I’ve been with a new guy for almost 6 months but I’m struggling with his past because he had so many partners. I’ve only had 4 and his are way up in the double digits. Help! How can I not let my feelings ruin the relationship?
It’s normal to feel a little insecure or threatened by your partner’s past especially because your imagination is likely wilder than his reality. Some get all riled up over the possibility that former lovers were more adventurous or skilled than they are and others worry that his wild past is a sign that they’ll never be enough to satiate his needs.
Figure out what threatens you about his past and identify how you need to feel to get over it. For example, if you’re threatened by the sheer number of partners, perhaps you’re worried that he’ll just want more and more. Let him know: I need to know that I’m enough for you. If I’m not, it’s okay, but let’s talk about it.
If you’re worried that you don’t approach sex with the same finesse as his former lovers, it’s time to boost your sexual self-esteem and your sexual skills (e.g. take a sexy workshop, read a book full of techniques, ask him to show you how he likes it with his hands, watch porn together and observe his responses).
And then the cognitive side: Think back about all of your past lovers. Do they matter to you? Do you dream of them or fantasize about them when you’re with him? Probably not. Reassure yourself that his thought process is likely similar to yours — let the past go.
If he’s still friends with some of his exes, be sure to let him know that you want to be included in the friendship and socializing. You’re his primary focus now and he needs to demonstrate this in his social circles.
My girlfriend of 6 years is still friends with her ex and I can’t stand him. I don’t think they’re still into each other, but he’s just not a good influence on her. Is it fair to tell her to stop talking to him?
- I don’t think you can dictate whom your partner is allowed to be friends with. Having said that you, don’t have to like all of her friends and all of your friends need not be mutual. They do need to show mutual respect (e.g. you might request to be included in plans and conversations), but if you don’t like him, you don’t need to hang out with him.

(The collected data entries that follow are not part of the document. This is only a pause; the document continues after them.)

[src/um_pkg.sv]
// um shared definitions
// packet word layout, word-kind codes, admission thresholds,
// local-bus address map, register reset values and shared types
`default_nettype none

package um_pkg;

	typedef logic [2:0]  word_kind_t;            // packet word kind
	typedef logic [3:0]  port_t;                 // input port number
	typedef logic [29:0] rule_t;                 // bit 29 set = packet from cdp
	typedef logic [31:0] lb_word_t;              // local-bus address/data word
	typedef logic [7:0]  usedw_t;                // packet fifo fill count
	typedef logic [4:0]  rule_usedw_t;           // rule fifo fill count

	// one 139-bit cdp word, msb first
	typedef struct packed {
		word_kind_t   kind;                      // head / tail / body marker
		logic [3:0]   rsvd;
		port_t        port;                      // valid on the head word
		logic [127:0] data;
	} cdp_word_t;

	typedef struct packed {
		logic     ale;                           // address latch enable
		logic     cs_n;                          // chip select, active low
		logic     rd_wr;                         // 1 read, 0 write
		lb_word_t data;                          // muxed address / write data
	} lb_req_t;

	// route table view of ram0..ram3
	typedef struct packed {
		port_t port_a;                           // ram0[3:0]
		rule_t rule_a;                           // ram1[29:0]
		port_t port_b;                           // ram2[3:0]
		rule_t rule_b;                           // ram3[29:0]
	} route_cfg_t;

	localparam int unsigned CDP_WORD_W = 139;    // matches $bits(cdp_word_t)

	localparam word_kind_t KIND_HEAD = 3'b101;   // first word of a packet
	localparam word_kind_t KIND_TAIL = 3'b110;   // last word of a packet

	localparam int unsigned FIFO_DEPTH       = 256;
	localparam usedw_t      FIFO_ADMIT_LIMIT = 8'd161; // room for a max-size packet
	localparam rule_usedw_t RULE_FIFO_LIMIT  = 5'd30;

	localparam logic [3:0] UM_SELECT  = 4'b0001; // address bits 31..28
	localparam logic [1:0] REGION_ID  = 2'b00;   // identification registers
	localparam logic [1:0] REGION_RAM = 2'b01;   // route registers

	// "UM", then version words
	localparam lb_word_t ID_RESET [0:7] = '{
		32'h554D, 32'h0609, 32'h0528, 32'h0526,
		32'h0, 32'h0, 32'h0, 32'h0
	};

	// default routes: port 1 -> rule 4, port 2 -> rule 2
	localparam lb_word_t RAM_RESET [0:7] = '{
		32'h1, 32'h4, 32'h2, 32'h2,
		32'h0, 32'h0, 32'h0, 32'h0
	};

	localparam rule_t RULE_DISCARD = 30'h0200_0000; // drop packets from unknown ports

endpackage

`default_nettype wire

[src/um_ingress_ctrl.sv]
// um ingress controller
// requests packets from the cdp input controller when there is room,
// and writes one forwarding rule per packet from the route table
`timescale 1ns/1ps
`default_nettype none

module um_ingress_ctrl (
	input  wire logic                  clk,
	input  wire logic                  reset,
	input  wire logic                  cdp2um_data_valid,
	input  wire um_pkg::cdp_word_t     cdp2um_data,
	input  wire um_pkg::usedw_t        fifo_usedw,
	input  wire um_pkg::rule_usedw_t   cdp2um_rule_usedw,
	input  wire um_pkg::route_cfg_t    route_cfg,
	output logic                       um2cdp_tx_enable,
	output um_pkg::rule_t              um2cdp_rule,
	output logic                       um2cdp_rule_wrreq
);
	import um_pkg::*;

	typedef enum logic {
		IN_IDLE,
		IN_REQ
	} in_state_t;

	in_state_t state;
	port_t     port_q;                          // port of the packet in flight
	logic      head_seen;
	logic      tail_seen;                       // tail with room in the rule fifo
	rule_t     rule_sel;

	assign head_seen = cdp2um_data_valid && (cdp2um_data.kind == KIND_HEAD);
	assign tail_seen = cdp2um_data_valid && (cdp2um_data.kind == KIND_TAIL)
		&& (cdp2um_rule_usedw < RULE_FIFO_LIMIT);

	// route lookup, port_a has priority over port_b
	always_comb
	begin
		if (port_q == route_cfg.port_a)
			rule_sel = route_cfg.rule_a;
		else if (port_q == route_cfg.port_b)
			rule_sel = route_cfg.rule_b;
		else
			rule_sel = RULE_DISCARD;
	end

	// tx_enable request fsm
	always_ff @(posedge clk or negedge reset)
	begin
		if (!reset)
		begin
			state            <= IN_IDLE;
			um2cdp_tx_enable <= 1'b0;
		end
		else
		begin
			case (state)
				IN_IDLE:
					// both fifos have room and the input side is between packets
					if (fifo_usedw < FIFO_ADMIT_LIMIT && cdp2um_rule_usedw < RULE_FIFO_LIMIT
						&& !cdp2um_data_valid)
					begin
						um2cdp_tx_enable <= 1'b1;
						state            <= IN_REQ;
					end
				IN_REQ:
					if (cdp2um_data_valid)     // packet has started, drop the request
					begin
						um2cdp_tx_enable <= 1'b0;
						state            <= IN_IDLE;
					end
				default:
				begin
					um2cdp_tx_enable <= 1'b0;
					state            <= IN_IDLE;
				end
			endcase
		end
	end

	// port latch and one-cycle rule write
	always_ff @(posedge clk or negedge reset)
	begin
		if (!reset)
		begin
			port_q            <= '0;
			um2cdp_rule       <= '0;
			um2cdp_rule_wrreq <= 1'b0;
		end
		else
		begin
			if (head_seen)
				port_q <= cdp2um_data.port;
			if (tail_seen)
				um2cdp_rule <= rule_sel;   // rule held until the next packet
			um2cdp_rule_wrreq <= tail_seen;
		end
	end

	// a packet has at least a head and a tail, so rules never come back to back
	a_single_wrreq: assert property (@(posedge clk) disable iff (!reset)
		um2cdp_rule_wrreq |=> !um2cdp_rule_wrreq);

endmodule

`default_nettype wire
**src/design/tile_pkg.sv**
```systemverilog
`default_nettype none

package tile_pkg;

    //////////////////////////////////////////////////////////////////////
    // source tile geometry
    //////////////////////////////////////////////////////////////////////

    // element width seen by the execution core
    localparam int DATA_W = 32;

    // host write width of two elements per line
    // low half is the even element and high half the odd one
    localparam int LINE_W = 64;

endpackage

`default_nettype wire

```
**src/design/core_pkg.sv**
```systemverilog
`default_nettype none

package core_pkg;

    //////////////////////////////////////////////////////////////////////
    // reduction operations of the execution core
    //////////////////////////////////////////////////////////////////////

    // width of the operation select
    localparam int OP_W = 2;

    // all four reductions start from an accumulator of zero
    typedef enum logic [OP_W-1:0] {
        // sum modulo 2^32
        OP_SUM = 2'd0,
        // unsigned maximum
        OP_MAX = 2'd1,
        // xor of all elements
        OP_XOR = 2'd2,
        // count of nonzero elements
        OP_CNT = 2'd3
    } op_e;

endpackage

`default_nettype wire

```
**src/design/exec_core.sv**
```systemverilog
`default_nettype none
`timescale 1ns/10ps

module exec_core
    import tile_pkg::*, core_pkg::*;
#(
    parameter int ADDR_W = 10
) (
    input  logic              clk,
    input  logic              arst_n,
    input  logic              start,
    input  op_e               op,
    input  logic [ADDR_W:0]   base,
    input  logic [ADDR_W+1:0] len,
    input  logic              swap,
    input  logic [DATA_W-1:0] exec_data,
    output logic              exec,
    output logic [ADDR_W:0]   exec_addr,
    output logic              bank,
    output logic              busy,
    output logic              done,
    output logic [DATA_W-1:0] result
);

    // job acceptance
    logic              start_ok;
    op_e               op_q;

    // address stage
    logic [ADDR_W+1:0] rem;
    logic              rem_last;

    // data stage, one cycle behind the address stage
    logic              data_v;
    logic              data_last;
    logic [DATA_W-1:0] acc;
    logic [DATA_W-1:0] folded;

    // swap request waiting for the job to finish
    logic              pending;

    //////////////////////////////////////////////////////////////////////
    // reduction step
    //////////////////////////////////////////////////////////////////////

    function automatic logic [DATA_W-1:0] fold(
        input op_e               f_op,
        input logic [DATA_W-1:0] acc_in,
        input logic [DATA_W-1:0] elem
    );
        logic [DATA_W-1:0] res;
        case (f_op)
            OP_SUM:  res = acc_in + elem;
            OP_MAX:  res = (elem > acc_in) ? elem : acc_in;
            OP_XOR:  res = acc_in ^ elem;
            OP_CNT:  res = acc_in + {{(DATA_W-1){1'b0}}, |elem};
            default: res = acc_in;
        endcase
        return res;
    endfunction

    // no new job while running or while a swap waits
    assign start_ok = start && !busy && !pending;
    assign rem_last = (rem == (ADDR_W+2)'(1));
    assign folded   = fold(op_q, acc, exec_data);

    //////////////////////////////////////////////////////////////////////
    // address sequencer
    //////////////////////////////////////////////////////////////////////

    // one idle cycle after accept, then len cycles of exec
    always_ff @(posedge clk or negedge arst_n) begin
        if (!arst_n) begin
            busy <= 1'b0;
            exec <= 1'b0;
            rem  <= '0;
        end else begin
            if (start_ok) begin
                busy <= 1'b1;
                rem  <= len;
            end else if (exec) begin
                rem <= rem - 1'b1;
                if (rem_last) begin
                    exec <= 1'b0;
                end
            end else if (busy && rem != '0) begin
                exec <= 1'b1;
            end

            // busy drops together with done
            if (data_v && data_last) begin
                busy <= 1'b0;
            end
        end
    end

    // next element address, wraps over both halves
    always_ff @(posedge clk) begin
        if (start_ok) begin
            exec_addr <= base;
            op_q      <= op;
        end else if (exec) begin
            exec_addr <= exec_addr + 1'b1;
        end
    end

    //////////////////////////////////////////////////////////////////////
    // accumulator and result
    //////////////////////////////////////////////////////////////////////

    always_ff @(posedge clk or negedge arst_n) begin
        if (!arst_n) begin
            data_v    <= 1'b0;
            data_last <= 1'b0;
            done      <= 1'b0;
            result    <= '0;
        end else begin
            // read data shows up one cycle after the address
            data_v    <= exec;
            data_last <= exec && rem_last;
            done      <= data_v && data_last;
            if (data_v && data_last) begin
                result <= folded;
            end
        end
    end

    // identity is zero for every op
    always_ff @(posedge clk) begin
        if (start_ok) begin
            acc <= '0;
        end else if (data_v) begin
            acc <= folded;
        end
    end

    //////////////////////////////////////////////////////////////////////
    // bank swap
    //////////////////////////////////////////////////////////////////////

    // idle swap toggles at once, busy swap waits until after done
    always_ff @(posedge clk or negedge arst_n) begin
        if (!arst_n) begin
            bank    <= 1'b0;
            pending <= 1'b0;
        end else begin
            if (!busy && (swap || pending)) begin
                bank    <= ~bank;
                pending <= 1'b0;
            end else if (busy && swap) begin
                // repeated requests fold into one toggle
                pending <= 1'b1;
            end
        end
    end

endmodule

`default_nettype wire

```
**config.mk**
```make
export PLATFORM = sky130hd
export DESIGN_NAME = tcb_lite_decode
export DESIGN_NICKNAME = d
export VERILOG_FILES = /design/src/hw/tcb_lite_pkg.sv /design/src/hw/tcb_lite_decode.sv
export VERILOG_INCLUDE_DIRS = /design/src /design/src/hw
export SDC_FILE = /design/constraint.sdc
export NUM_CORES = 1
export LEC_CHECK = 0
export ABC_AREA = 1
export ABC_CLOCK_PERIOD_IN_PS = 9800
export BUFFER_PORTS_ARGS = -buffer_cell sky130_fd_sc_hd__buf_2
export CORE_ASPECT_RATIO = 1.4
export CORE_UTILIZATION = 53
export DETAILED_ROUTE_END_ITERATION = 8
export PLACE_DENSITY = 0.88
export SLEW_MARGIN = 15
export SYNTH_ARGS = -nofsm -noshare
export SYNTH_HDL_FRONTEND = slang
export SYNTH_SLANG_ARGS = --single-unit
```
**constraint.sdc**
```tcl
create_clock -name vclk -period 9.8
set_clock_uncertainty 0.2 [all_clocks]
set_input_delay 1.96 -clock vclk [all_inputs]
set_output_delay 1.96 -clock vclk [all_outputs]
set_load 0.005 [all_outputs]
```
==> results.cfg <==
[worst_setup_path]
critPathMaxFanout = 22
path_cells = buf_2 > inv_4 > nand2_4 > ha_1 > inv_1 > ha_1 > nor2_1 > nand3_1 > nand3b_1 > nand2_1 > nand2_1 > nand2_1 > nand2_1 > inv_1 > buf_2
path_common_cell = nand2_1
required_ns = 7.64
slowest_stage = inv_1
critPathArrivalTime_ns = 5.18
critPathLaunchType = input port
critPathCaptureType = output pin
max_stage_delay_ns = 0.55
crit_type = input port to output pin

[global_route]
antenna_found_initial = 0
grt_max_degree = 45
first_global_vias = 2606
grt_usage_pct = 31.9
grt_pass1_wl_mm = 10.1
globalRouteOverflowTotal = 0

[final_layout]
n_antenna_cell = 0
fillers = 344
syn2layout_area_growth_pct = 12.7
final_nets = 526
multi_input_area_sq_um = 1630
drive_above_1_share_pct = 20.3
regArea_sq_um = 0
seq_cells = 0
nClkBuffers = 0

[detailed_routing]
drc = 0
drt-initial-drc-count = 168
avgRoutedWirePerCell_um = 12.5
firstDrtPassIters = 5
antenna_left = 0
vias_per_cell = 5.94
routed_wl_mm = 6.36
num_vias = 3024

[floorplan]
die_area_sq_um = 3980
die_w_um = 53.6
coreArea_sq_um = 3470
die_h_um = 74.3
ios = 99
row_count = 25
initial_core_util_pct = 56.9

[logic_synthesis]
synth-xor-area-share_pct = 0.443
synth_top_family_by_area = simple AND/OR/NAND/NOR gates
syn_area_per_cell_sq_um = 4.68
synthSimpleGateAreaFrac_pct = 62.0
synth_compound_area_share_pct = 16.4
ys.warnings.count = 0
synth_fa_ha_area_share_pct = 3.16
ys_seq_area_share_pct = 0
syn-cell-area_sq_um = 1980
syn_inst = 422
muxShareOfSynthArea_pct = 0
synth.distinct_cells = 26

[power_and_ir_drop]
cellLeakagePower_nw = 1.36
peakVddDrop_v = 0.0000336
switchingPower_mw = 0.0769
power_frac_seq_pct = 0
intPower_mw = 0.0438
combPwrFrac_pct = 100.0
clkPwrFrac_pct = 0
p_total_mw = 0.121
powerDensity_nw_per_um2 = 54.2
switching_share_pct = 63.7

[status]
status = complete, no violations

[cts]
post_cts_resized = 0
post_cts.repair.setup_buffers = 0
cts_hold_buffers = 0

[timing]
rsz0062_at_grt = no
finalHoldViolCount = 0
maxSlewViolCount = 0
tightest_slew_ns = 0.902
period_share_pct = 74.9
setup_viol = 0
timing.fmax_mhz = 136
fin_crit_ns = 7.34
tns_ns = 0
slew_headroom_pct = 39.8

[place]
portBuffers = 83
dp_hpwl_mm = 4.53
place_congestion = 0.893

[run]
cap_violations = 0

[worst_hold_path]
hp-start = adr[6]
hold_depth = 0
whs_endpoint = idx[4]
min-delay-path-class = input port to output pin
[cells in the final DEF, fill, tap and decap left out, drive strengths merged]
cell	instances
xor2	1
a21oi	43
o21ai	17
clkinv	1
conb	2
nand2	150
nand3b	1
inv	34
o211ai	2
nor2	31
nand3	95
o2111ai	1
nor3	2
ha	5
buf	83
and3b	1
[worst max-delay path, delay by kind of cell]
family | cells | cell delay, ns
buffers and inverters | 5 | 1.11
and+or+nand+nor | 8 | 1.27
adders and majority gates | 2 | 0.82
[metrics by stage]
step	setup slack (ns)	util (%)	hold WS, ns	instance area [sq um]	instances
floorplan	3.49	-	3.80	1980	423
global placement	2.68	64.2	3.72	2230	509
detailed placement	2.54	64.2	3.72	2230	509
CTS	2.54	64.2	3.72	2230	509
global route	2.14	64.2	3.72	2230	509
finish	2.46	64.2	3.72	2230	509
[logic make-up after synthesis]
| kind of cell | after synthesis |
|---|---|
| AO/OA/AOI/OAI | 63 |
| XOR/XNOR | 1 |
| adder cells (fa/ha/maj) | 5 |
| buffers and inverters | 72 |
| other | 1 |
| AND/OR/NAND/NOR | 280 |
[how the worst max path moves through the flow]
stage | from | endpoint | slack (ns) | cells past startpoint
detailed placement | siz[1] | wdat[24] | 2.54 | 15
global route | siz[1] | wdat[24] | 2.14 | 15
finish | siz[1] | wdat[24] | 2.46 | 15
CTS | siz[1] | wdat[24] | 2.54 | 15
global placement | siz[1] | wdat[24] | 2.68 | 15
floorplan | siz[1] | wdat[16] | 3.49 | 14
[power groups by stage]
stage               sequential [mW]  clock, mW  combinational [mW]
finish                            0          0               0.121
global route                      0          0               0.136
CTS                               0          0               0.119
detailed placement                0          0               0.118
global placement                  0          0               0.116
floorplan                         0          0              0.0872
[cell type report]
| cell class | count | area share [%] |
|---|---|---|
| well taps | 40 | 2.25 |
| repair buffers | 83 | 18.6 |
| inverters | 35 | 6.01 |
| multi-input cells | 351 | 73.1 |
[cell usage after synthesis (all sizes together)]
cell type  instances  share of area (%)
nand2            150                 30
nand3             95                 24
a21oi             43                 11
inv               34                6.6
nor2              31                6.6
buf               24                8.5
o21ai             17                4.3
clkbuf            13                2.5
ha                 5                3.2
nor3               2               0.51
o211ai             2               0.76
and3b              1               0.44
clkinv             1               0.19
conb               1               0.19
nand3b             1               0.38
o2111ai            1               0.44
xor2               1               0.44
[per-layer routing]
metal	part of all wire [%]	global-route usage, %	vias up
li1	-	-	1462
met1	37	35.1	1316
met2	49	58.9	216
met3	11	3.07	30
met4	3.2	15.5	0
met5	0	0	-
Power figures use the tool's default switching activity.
==> src/hw/tcb_lite_params.svh <==
// bus widths, memory depth and response delay, included by the package and RTL modules
`ifndef TCB_LITE_PARAMS_SVH
`define TCB_LITE_PARAMS_SVH

// address width in bits
`define TCB_ADR 12
// data width in bits
`define TCB_DAT 32
// bytes per data word
`define TCB_BYT 4
// logarithmic size field width
`define TCB_SIZ 2

// memory depth in words, 1 KiB total
`define TCB_MEM_WORDS 256

// response delay in cycles after the handshake, 1 to 4
`define TCB_DLY 1

`endif

==> src/hw/tcb_lite_pkg.sv <==
// TCB-Lite vector types and the shared byte ordering function, imported by the RTL modules
`include "tcb_lite_params.svh"

package tcb_lite_pkg;

    // byte address
    typedef logic [`TCB_ADR-1:0]                 adr_t;
    // data word
    typedef logic [`TCB_DAT-1:0]                 dat_t;
    // byte enables
    typedef logic [`TCB_BYT-1:0]                 byt_t;
    // log2 of access size in bytes, 3 is illegal
    typedef logic [`TCB_SIZ-1:0]                 siz_t;
    // memory word index
    typedef logic [$clog2(`TCB_MEM_WORDS)-1:0]   idx_t;
    // byte offset inside a word
    typedef logic [$clog2(`TCB_BYT)-1:0]         off_t;

    // item in lane 0 upward, reversed for big endian, bytes above size cleared
    function automatic dat_t item_order(dat_t dat, siz_t siz, logic ndn);
        int unsigned len;
        dat_t        res;
        len = 1 << siz;
        // size 3 only with err set, clamp to a full word
        if (len > `TCB_BYT) len = `TCB_BYT;
        res = '0;
        for (int unsigned i = 0; i < `TCB_BYT; i++) begin
            if (i < len) begin
                res[8*i+:8] = ndn ? dat[8*(len-1-i)+:8] : dat[8*i+:8];
            end
        end
        return res;
    endfunction

endpackage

- I suggest you really analyze what is upsetting you about her relationship with her ex. Do you feel threatened, jealous or unsure about your relationship because of their connection? Or is it really a matter of his unspecified negative influence?
- Presumably, your girlfriend is an adult and has the right to decide what influences she seeks; you can speak your mind, but I suggest you address specific behaviours as opposed to attacking his character or personhood as a whole. You’ll get more results if you address specific risks she takes when she’s with him; you don’t say why he’s a bad influence, but if you feel she puts her health or well-being in jeopardy, say so, but bear in mind that she’s an adult making her own decisions so she’s also accountable.
I often hear from people asking if it’s okay to be friends with an ex and the bottom line is that there is no universal answer. If I had to generalize, I’d suggest that if you’re friends with an ex in order keep tabs on them or cushion your current relationship in case it doesn’t work out, then you might want to reconsider. If, as in this case, they’re not looking to get back together, but simply enjoy one another’s company dispute the dissolution of the romantic relationship, it can be healthy. I do suggest that you discuss these feelings with your partner and support them in expressing how they feel — both positive and negative emotions.